I don’t think people talk enough about that part.
We talk about love as emotion, loyalty, presence, sacrifice. But going through serious illness has made me see that love is also preparation. Love is making things easier for the people you care about if life turns against you. Love is reducing confusion. Love is writing things down. Love is organizing what no one wants to organize. Love is not leaving behind a scavenger hunt.
That realization didn’t come to me in some neat, inspirational way. It came out of fear. Out of vulnerability. Out of seeing how fragile normal life actually is once your health is no longer something you can count on.
And once you see that, it’s hard to unsee it.
You realize how much of life is lived on delay. How often we tell ourselves we’ll handle important things later, when work calms down, when the kids are older, when life is less hectic, when there’s a better time. But serious illness has a brutal way of exposing how imaginary that bargain can be.
Sometimes there is no cleaner, calmer later.

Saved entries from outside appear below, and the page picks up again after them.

===== src/rtl/reg_access_pkg.sv =====
// Shared types and widths for the register-map access sequencer.
package reg_access_pkg;

    localparam int REG_ADDR_W = 8;
    localparam int REG_DATA_W = 8;

    typedef enum logic [2:0] {
        IDLE      = 3'd0,
        WR_STROBE = 3'd1,
        WR_COMMIT = 3'd2,
        RD        = 3'd3,
        RESP      = 3'd4
    } state_e;

    function automatic int idx_width(input int n);
        return (n > 1) ? $clog2(n) : 1;
    endfunction

endpackage


===== src/rtl/rr_arbiter.sv =====
// Combinational round-robin pick: first requester at or after the pointer, cyclic.
module rr_arbiter #(
    parameter int N     = 2,
    parameter int IDX_W = (N > 1) ? $clog2(N) : 1
) (
    input  logic [N-1:0]     req,
    input  logic [IDX_W-1:0] ptr,
    output logic [N-1:0]     gnt,
    output logic [IDX_W-1:0] idx,
    output logic [IDX_W-1:0] next_ptr,
    output logic             valid
);

    always_comb begin
        int               j;
        logic [IDX_W-1:0] j_idx;
        gnt   = '0;
        idx   = '0;
        valid = 1'b0;
        j     = 0;
        j_idx = '0;
        for (int i = 0; i < N; i++) begin
            j = int'(ptr) + i;
            if (j >= N) begin
                j = j - N;
            end
            j_idx = IDX_W'(j);
            if (!valid && req[j_idx]) begin
                valid      = 1'b1;
                idx        = j_idx;
                gnt[j_idx] = 1'b1;
            end
        end
    end

    // Pointer moves one past the winner so the winner becomes lowest priority.
    assign next_ptr = (idx == IDX_W'(N - 1)) ? '0 : idx + IDX_W'(1);

endmodule


===== src/rtl/reg_access_ctrl.sv =====
// Arbitrates requesters onto the register map port and sequences its
// strobe-then-falling-edge write protocol, retrying writes lost to preload.
//
// state     | meaning
// ----------+------------------------------------------------------------
// IDLE      | no transaction; arbitrate and latch payload of the winner
// WR_STROBE | reg_wr_en_o high; held here while preload is active
// WR_COMMIT | reg_wr_en_o low; map commits at cycle end unless preload hits
// RD        | address on the map; rdata captured at cycle end
// RESP      | one-cycle ack to the granted requester, response valid
module reg_access_ctrl
    import reg_access_pkg::*;
#(
    parameter int NUM_REQ     = 2,
    parameter int MAX_ADDRESS = 3
) (
    input  logic                          clk,
    input  logic                          rst_n,
    input  logic [NUM_REQ-1:0]            req_i,
    input  logic [NUM_REQ-1:0]            req_we_i,
    input  logic [NUM_REQ*REG_ADDR_W-1:0] req_addr_i,
    input  logic [NUM_REQ*REG_DATA_W-1:0] req_wdata_i,
    output logic [NUM_REQ-1:0]            gnt_o,
    output logic [NUM_REQ-1:0]            ack_o,
    output logic [REG_DATA_W-1:0]         rsp_rdata_o,
    output logic                          rsp_err_o,
    output logic                          busy_o,
    output logic [REG_ADDR_W-1:0]         reg_addr_o,
    output logic [REG_DATA_W-1:0]         reg_wdata_o,
    output logic                          reg_wr_en_o,
    input  logic [REG_DATA_W-1:0]         reg_rdata_i,
    input  logic                          preload_en_i
);

    localparam int IDX_W = idx_width(NUM_REQ);
    localparam logic [REG_ADDR_W-1:0] MAX_ADDR = REG_ADDR_W'(MAX_ADDRESS);

    state_e                  state;
    logic [IDX_W-1:0]        rr_ptr;
    logic [NUM_REQ-1:0]      arb_gnt;
    logic [IDX_W-1:0]        arb_idx;
    logic [IDX_W-1:0]        arb_next;
    logic                    arb_valid;
    logic                    sel_we;
    logic [REG_ADDR_W-1:0]   sel_addr;
    logic [REG_DATA_W-1:0]   sel_wdata;

    rr_arbiter #(
        .N     (NUM_REQ),
        .IDX_W (IDX_W)
    ) u_rr_arbiter (
        .req      (req_i),
        .ptr      (rr_ptr),
        .gnt      (arb_gnt),
        .idx      (arb_idx),
        .next_ptr (arb_next),
        .valid    (arb_valid)
    );

    always_comb begin
        sel_we    = 1'b0;
        sel_addr  = '0;
        sel_wdata = '0;
        for (int k = 0; k < NUM_REQ; k++) begin
            if (arb_idx == IDX_W'(k)) begin
                sel_we    = req_we_i[k];
                sel_addr  = req_addr_i[k*REG_ADDR_W +: REG_ADDR_W];
                sel_wdata = req_wdata_i[k*REG_DATA_W +: REG_DATA_W];
            end
        end
    end

    always_ff @(posedge clk or negedge rst_n) begin
        if (!rst_n) begin
            state       <= IDLE;
            rr_ptr      <= '0;
            gnt_o       <= '0;
            ack_o       <= '0;
            rsp_rdata_o <= '0;
            rsp_err_o   <= 1'b0;
            busy_o      <= 1'b0;
            reg_addr_o  <= '0;
            reg_wdata_o <= '0;
            reg_wr_en_o <= 1'b0;
        end else begin
            case (state)
                IDLE: begin
                    if (arb_valid) begin
                        gnt_o  <= arb_gnt;
                        rr_ptr <= arb_next;
                        busy_o <= 1'b1;
                        // Out-of-range accesses never touch the map port.
                        if (sel_addr > MAX_ADDR) begin
                            state     <= RESP;
                            ack_o     <= arb_gnt;
                            rsp_err_o <= 1'b1;
                        end else if (sel_we) begin
                            state       <= WR_STROBE;
                            reg_addr_o  <= sel_addr;
                            reg_wdata_o <= sel_wdata;
                            reg_wr_en_o <= 1'b1;
                        end else begin
                            state      <= RD;
                            reg_addr_o <= sel_addr;
                        end
                    end
                end
                WR_STROBE: begin
                    // Dropping the strobe during preload would yield a lost edge.
                    if (!preload_en_i) begin
                        state       <= WR_COMMIT;
                        reg_wr_en_o <= 1'b0;
                    end
                end
                WR_COMMIT: begin
                    if (preload_en_i) begin
                        state       <= WR_STROBE;
                        reg_wr_en_o <= 1'b1;
                    end else begin
                        state <= RESP;
                        ack_o <= gnt_o;
                    end
                end
                RD: begin
                    state       <= RESP;
                    rsp_rdata_o <= reg_rdata_i;
                    ack_o       <= gnt_o;
                end
                RESP: begin
                    state       <= IDLE;
                    gnt_o       <= '0;
                    ack_o       <= '0;
                    rsp_rdata_o <= '0;
                    rsp_err_o   <= 1'b0;
                    busy_o      <= 1'b0;
                end
                default: begin
                    state       <= IDLE;
                    gnt_o       <= '0;
                    ack_o       <= '0;
                    rsp_rdata_o <= '0;
                    rsp_err_o   <= 1'b0;
                    busy_o      <= 1'b0;
                    reg_wr_en_o <= 1'b0;
                end
            endcase
        end
    end

endmodule

===== config.mk =====
export PLATFORM = sky130hd
export DESIGN_NAME = reg_access_ctrl
export DESIGN_NICKNAME = d
export VERILOG_FILES = /design/src/rtl/reg_access_pkg.sv /design/src/rtl/rr_arbiter.sv /design/src/rtl/reg_access_ctrl.sv
export SDC_FILE = /design/constraint.sdc
export NUM_CORES = 1
export LEC_CHECK = 0
export BUFFER_PORTS_ARGS = -buffer_cell sky130_fd_sc_hd__buf_4
export CORE_UTILIZATION = 38
export DETAILED_ROUTE_END_ITERATION = 8
export PLACE_DENSITY = 0.66
export SKIP_LAST_GASP = 1
export SYNTH_ARGS = -nofsm -noshare
export SYNTH_HDL_FRONTEND = slang
export SYNTH_SLANG_ARGS = --single-unit

===== constraint.sdc =====
create_clock -name clk -period 2.37 [get_ports clk]
set_input_delay 0.474 -clock clk [delete_from_list [all_inputs] [get_ports clk]]
set_output_delay 0.474 -clock clk [all_outputs]
set_load 0.03 [all_outputs]

==> summary.txt, run 1 <==
Setup path
  • Worst setup SP type: flip-flop
  • Crit path DAT: 2.19 ns
  • Worst Setup End Kind: flip-flop
  • Flop2flop setup slack: 0.36 ns
  • CP required: 2.55 ns
  • Critical path origin: state[1]
  • CP Class: flip-flop to flip-flop
  • Crit-path max FO: 12
  • RR Startpoint: state[1]

Route
  • Total wire length: 3.92 mm
  • First DRT Iteration DRCs: 79
  • Via density: 4.99
  • Residual DRC count: 0
  • Via Count: 1418
  • DR pass1 iterations: 4
  • WL/cell: 13.8 microns
  • Remaining antenna violation count: 0

Clocking
  • H-tree Lvls: 2
  • Root buf cell: clkbuf_8
  • # clock sinks: 35
  • Total CTS buffers: 5
  • Clk Latency, worst-skew pair: 0.29 ns
  • Clock Path Buffers: 2
  • Hold_buf cts: 0
  • Setup Fix Bufs, Post-CTS: 0
  • Reg clk slew, reported paths: 0.07 ns
  • Post_cts resized: 0
  • CTS tree: done

Floorplanning
  • DIE WIDTH: 68.8 microns
  • Core ar.: 0.00414 sq mm
  • Die Y-Extent: 68.8 microns
  • Starting Density: 41.0%
  • Die area: 0.00474 sq mm
  • Top Ports: 78
  • Num rows: 23

Yosys
  • Largest family of logic cells by synthesized area: multiplexers
  • Yosys warning count: 0
  • Synth Area in Compound Gates: 10.6%
  • Area share of the largest cell type after synthesis: 51.6%
  • Asr flop ratio synth: 100%
  • Cells after synthesis: 154
  • Multiplexer share of the synthesized area: 17.6%
  • Cell taking the most area after synthesis: dfrtp_1
  • Mapped Nets: 201
  • Post-synth EDFFs: 0
  • Post-Synth XOR/XNOR Area: 0%
  • Synth top area cells: dfrtp_1, mux2_4, mux2_2
  • Post-synthesis adder-cell area fraction: 0%
  • Mapped cell area: 0.00170 sq mm
  • Avg Synthesized Cell Area: 11.0 sq um
  • Seq/Total Area, Yosys: 51.6%
  • Primary FF master, synth: dfrtp_1
  • Post-Synth Simple-Gate Area: 17.0%
  • FF+latch count, synth: 35
  • Distinct cells, synth: 37

STA
  • Unrepaired setup endpoints after global routing: no
  • Final worst setup slack: 0.359 ns
  • Rel. slew slack: 51.9%
  • Setup-failing EPs final: 0
  • Max Fclk: 497 MHz
  • Worst hold margin: 0.128 ns
  • Worst-margin pin slew: 0.716 ns
  • Max Clock Skew: 0.00385 ns
  • Final worst path period need: 2.01 ns
  • Sum Neg Setup Slack: 0 ns
  • Fin. max-slew vios: 0
  • Final worst-path cycle share: 84.8%
  • Final Hold Fails: 0

Pwr
  • Max rail drop VDD: 0.000360 V
  • PwrDens: 681 mW/mm^2
  • Pleak: 1.23 nW

Global routing
  • Gr busiest metal: met2
  • Grt total ovfl: 0
  • Met1 Use GR: 22.9%
  • Via count of the first global-routing pass: 1368
  • Met2 GRT Util: 27.9%
  • M3 GR Usage: 3.62%
  • First-pass GRT wire length: 6.07 mm
  • Largest net degree at the start of global routing: 36
  • Initial antenna violation count: 0
  • Total Routing Usage GR: 17.6%

Layout
  • Finished Core Util: 58.3%
  • Layout Area Growth over Synthesis: 42.2%
  • Finished layout cell area: 0.00241 sq mm
  • Most common cell after layout, fill and taps aside: buf_4
  • Final #Nets: 280
  • Layout filler cell count: 385
  • Most frequent cells in the layout: buf_4, dfrtp_1, nand2_1, a21oi_1
  • Ratio of cells with drive above 1 in the final layout: 50.0%
  • Antenna fix cells: 0

Placement
  • Buffers on Ports: 77
  • Final GP Congestion: 0.751
  • DP HPWL: 2.84 mm
  • Dpl ws: 0.112 ns
  • Post-DP Area: 0.00233 sq mm

Run status
  • Status: finished, final reports clean

Flow run
  • Max Cap Viol: 0

Min path
  • HP Class: primary input to asynchronous set/reset pin
stage by stage:
step	instances	total power, mW
after floorplan	154	1.02
after global routing	284	1.73
after detailed placement	276	1.23
final	284	1.64
after global placement	276	1.23
after CTS	284	1.66
state kept, by name, indices dropped and copies added, names as in the netlist:
register / cells
ack_o: 2
gnt_o: 2
reg_addr_o: 8
reg_wr_en_o: 1
rr_ptr: 1
rsp_err_o: 1
reg_wdata_o: 8
busy_o: 1
rsp_rdata_o: 8
state: 3
kinds of logic after synthesis:
| logic type | after synthesis |
|---|---|
| AOI/OAI and AO/OA | 29 |
| buffers and inverters | 12 |
| DFF | 35 |
| muxes | 23 |
| and+or+nand+nor | 55 |
worst max-delay path, cell delays in order, from the launching register on:
cell	delay [ns]
dfrtp_1	0.51
nor3_1	0.65
nor3_1	0.12
o21ba_2	0.29
mux2_2	0.33
routing by layer:
layer	vias up	wire length, microns
met2	37	1830
met3	8	238
li1	701	-
met1	672	1780
met4	0	69
met5	-	0
where the power goes:
group | internal (mW) | switching, mW | total (mW)
clock | 0.204 | 0.219 | 0.424
combinational | 0.243 | 0.267 | 0.510
sequential | 0.665 | 0.0446 | 0.710
final timing paths:
| path | end | cells after the start |
|---|---|---|
| worst max-delay path | ack_o[0] | 4 |
| worst min-delay path | reg_wdata_o[2] | 1 |
| worst max register to register | ack_o[0] | 4 |
| worst min register to register | reg_addr_o[4] | 1 |
| max in group asynchronous | rsp_rdata_o[2] | 1 |
| min in group clk | rr_ptr | 2 |
final cells by class:
cell class                 count  area [sq um]  share of cell area (%)
tap                           50          62.6                    2.59
sequential                    35           876                    36.3
clock buffer                   5          68.8                    2.85
clock inverter                 3          20.0                   0.829
inverter                       3          11.3                   0.466
timing repair buffer          81           608                    25.2
multi-input combinational    107           768                    31.8
synthesized netlist by cell type (2+ instances only):
cell type   n
nor3_1      4
nand3_1     8
buf_1       2
mux2_4     11
or3_1       2
nor2_1      7
clkbuf_1    5
and2_1      8
mux2_2     11
o21ai_0     2
inv_1       3
a21oi_1    16
nand2b_1    2
dfrtp_1    35
nand2_1    16
Power figures use the tool's default switching activity.
==> inputs of run 2 (changes only) <==
--- a/config.mk
+++ b/config.mk
@@ -5,10 +5,11 @@
 export SDC_FILE = /design/constraint.sdc
 export NUM_CORES = 1
 export LEC_CHECK = 0
+export ABC_AREA = 1
 export BUFFER_PORTS_ARGS = -buffer_cell sky130_fd_sc_hd__buf_4
 export CORE_UTILIZATION = 38
 export DETAILED_ROUTE_END_ITERATION = 8
-export PLACE_DENSITY = 0.66
+export PLACE_DENSITY = 0.68
 export SKIP_LAST_GASP = 1
 export SYNTH_ARGS = -nofsm -noshare
 export SYNTH_HDL_FRONTEND = slang
==> constraint.sdc (replaced) <==
create_clock -name clk -period 1.8 [get_ports clk]
set_input_delay 0.36 -clock clk [delete_from_list [all_inputs] [get_ports clk]]
set_output_delay 0.36 -clock clk [all_outputs]
set_load 0.03 [all_outputs]
==> summary.txt, run 2 <==
Run status
  • Status: complete, but fails checks
  • Failing checks: DRC

Global routing
  • Grt total ovfl: 0
  • Via count of the first global-routing pass: 1642
  • Largest net degree at the start of global routing: 36
  • Total Routing Usage GR: 18.1%
  • First-pass GRT wire length: 7.18 mm
  • Initial antenna violation count: 0

Placement
  • Buffers on Ports: 77
  • Final GP Congestion: 0.787
  • Dpl ws: 0.110 ns
  • DP HPWL: 3.20 mm

STA
  • Max Clock Skew: 0.00438 ns
  • Unrepaired setup endpoints after global routing: no
  • Fin. max-slew vios: 0
  • Worst-margin pin slew: 0.441 ns
  • Final worst path period need: 1.63 ns
  • Setup-failing EPs final: 0
  • Rel. slew slack: 70.6%
  • Final worst setup slack: 0.174 ns
  • Final Hold Fails: 0
  • Sum Neg Setup Slack: 0 ns
  • Max Fclk: 615 MHz
  • Final worst-path cycle share: 90.4%

Yosys
  • Area share of the largest cell type after synthesis: 47.8%
  • FF+latch count, synth: 35
  • Multiplexer share of the synthesized area: 1.09%
  • Mapped Nets: 284
  • Synth top area cells: dfrtp_1, nand2_1, nand3_1
  • Most common cell in the netlist: nand2_1
  • Asr flop ratio synth: 100%
  • Seq/Total Area, Yosys: 47.8%
  • Post-Synth Simple-Gate Area: 35.6%
  • Cell taking the most area after synthesis: dfrtp_1
  • Post-Synth XOR/XNOR Area: 0%
  • Primary FF master, synth: dfrtp_1
  • Mapped cell area: 0.00183 sq mm
  • Post-synthesis adder-cell area fraction: 0%
  • Distinct cells, synth: 26
  • Yosys warning count: 0
  • Largest family of logic cells by synthesized area: simple AND/OR/NAND/NOR gates
  • Post-synth EDFFs: 0
  • Post-synth top cells: nand2_1, dfrtp_1, inv_1
  • Cells after synthesis: 237
  • Avg Synthesized Cell Area: 7.72 sq um
  • Synth Area in Compound Gates: 7.11%

Setup path
  • CP required: 1.98 ns
  • Delay-heaviest family, CP: simple AND/OR/NAND/NOR gates
  • Levels on crit path: 12
  • Crit path top cell by count: nand2_1
  • Worst setup SP type: flip-flop
  • Crit path DAT: 1.81 ns
  • CP max stage cell: dfrtp_1
  • Worst Setup End Kind: flip-flop
  • Worst path cell trace: inv_2 > nand2_4 > nand2_8 > nand2_1 > nand2_1 > nand3_2 > nor2_4 > nand2_4 > inv_6 > nand2_4 > nand2_1 > nand2_1
  • Worst Reg-to-Reg Cells: 12
  • Slowest Stage Delay on Critical Path: 0.41 ns
  • CP bufs+invs: 2
  • CP Class: flip-flop to flip-flop
  • Crit-path max FO: 11

Flow run
  • Max Cap Viol: 0

Route
  • Remaining antenna violation count: 0
  • DR pass1 iterations: 7
  • Via density: 4.66
  • Total wire length: 4.17 mm
  • Via Count: 1744
  • First DRT Iteration DRCs: 91
  • WL/cell: 11.1 microns
  • Residual DRC count: 9

Clocking
  • CTS tree: done
  • H-tree Lvls: 2
  • Hold_buf cts: 0
  • Clk Latency, worst-skew pair: 0.29 ns
  • Root buf cell: clkbuf_8
  • Clock Path Buffers: 2
  • # clock sinks: 35
  • Reg clk slew, reported paths: 0.07 ns
  • Total CTS buffers: 5

Floorplanning
  • Starting Density: 40.6%
  • Die Y-Extent: 71.4 microns
  • DIE WIDTH: 71.4 microns
  • Core ar.: 0.00450 sq mm
  • Num rows: 24
  • Top Ports: 78
  • Die area: 0.00510 sq mm

Layout
  • Ratio of cells with drive above 1 in the final layout: 35.7%
  • Most common cell after layout, fill and taps aside: nand2_1
  • Antenna fix cells: 0
  • Final #Nets: 368
  • Layout Area Growth over Synthesis: 39.8%
  • Largest regs: reg_addr_o (8), reg_wdata_o (8), rsp_rdata_o (8)
  • Most frequent cells in the layout: nand2_1, buf_4, dfrtp_1

Pwr
  • PwrDens: 1120 mW/mm^2
  • Max rail drop VDD: 0.000910 V
  • Pleak: 1.55 nW

Min path
  • HP Class: primary input to asynchronous set/reset pin
## run 2: cell count changes in the layout (fill, tap and decap cells not counted), sizes merged, moves of 8 or more
cell   before  now
nand2      17  103
mux2       22    0
and2        8    0
o21ai       2   19
nand3       8   18
a21oi      16    4
inv         3   32
## run 2: what timing repair did
action                     CTS  global route
setup endpoints to repair    0             8
setup buffers                0             3
gates resized for setup      0             0
## run 2: layer usage
layer	vias up	wire, microns	track usage, %
met5	-	0	0
met4	0	51	5.33
met3	5	334	5.06
met2	63	1890	30.4
met1	772	1890	22.7
li1	904	-	-
## run 2: area by class of cell
class                           count  area, sq um
Clock buffer                        6         72.6
Clock inverter                      2         12.5
Fill cell                         433         1940
Inverter                           33          131
Multi-Input combinational cell    166          802
Sequential cell                    35          876
Tap cell                           52         65.1
Timing Repair Buffer               80          601
## run 2: kinds of logic after synthesis
| group | Yosys count |
|---|---|
| muxes | 2 |
| and+or+nand+nor | 140 |
| buffers and inverters | 36 |
| DFF | 35 |
| AOI/OAI and AO/OA | 24 |
## run 2: where the power goes
group	internal, mW	total, mW	switching (mW)	leakage (nW)
sequential	0.945	1.07	0.123	0.473
combinational	0.456	1.25	0.792	1.03
clock	0.270	0.553	0.283	0.0412
## run 2: through the flow
stage / total power [mW] / cell area (sq um) / instances / hold slack, ns / util (%)
6_report: 2.87 / 2560 / 374 / 0.0132 / 56.8
5_1_grt: 3.07 / 2560 / 374 / 0.0411 / 56.8
4_1_cts: 2.89 / 2540 / 371 / 0.0235 / 56.3
3_5_place_dp: 2.32 / 2450 / 363 / 0.340 / 54.4
3_3_place_gp: 2.31 / 2450 / 363 / 0.334 / 54.4
2_1_floorplan: 1.87 / 1830 / 237 / 0.0644 / -
## run 2: path summary, 6_finish.rpt
path | slack (ns) | startpoint | end
worst max-delay path | 0.17 | rr_ptr | reg_wdata_o[2]
worst min-delay path | 0.01 | rst_n | reg_addr_o[4]
worst max register to register | 0.17 | rr_ptr | reg_wdata_o[2]
worst min register to register | 0.48 | ack_o[0] | ack_o[0]
max in group asynchronous | 1.47 | rst_n | busy_o
min in group clk | 0.27 | reg_rdata_i[6] | rsp_rdata_o[6]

Sometimes life interrupts first.
I think that’s what serious illness has taught me about time more than anything else: time is not just valuable because it is limited. It is valuable because so much can change before you are ready. Before you feel finished. Before you’ve said what you want to say. Before you’ve put things in order. Before the people who rely on you have any idea how much you were quietly carrying.
That changes the way you live.
At least it has changed me.
I still care about time in the ordinary sense. Time with my family. Time to be present. Time to enjoy normal things that used to feel automatic. But I also care about protecting time now—protecting my family’s time, energy, and stability if things ever get worse again.
Because one of the hardest truths I’ve learned is that when serious illness enters your life, time stops being theoretical.
It becomes real.
It becomes visible.
And it becomes impossible to waste in quite the same way again.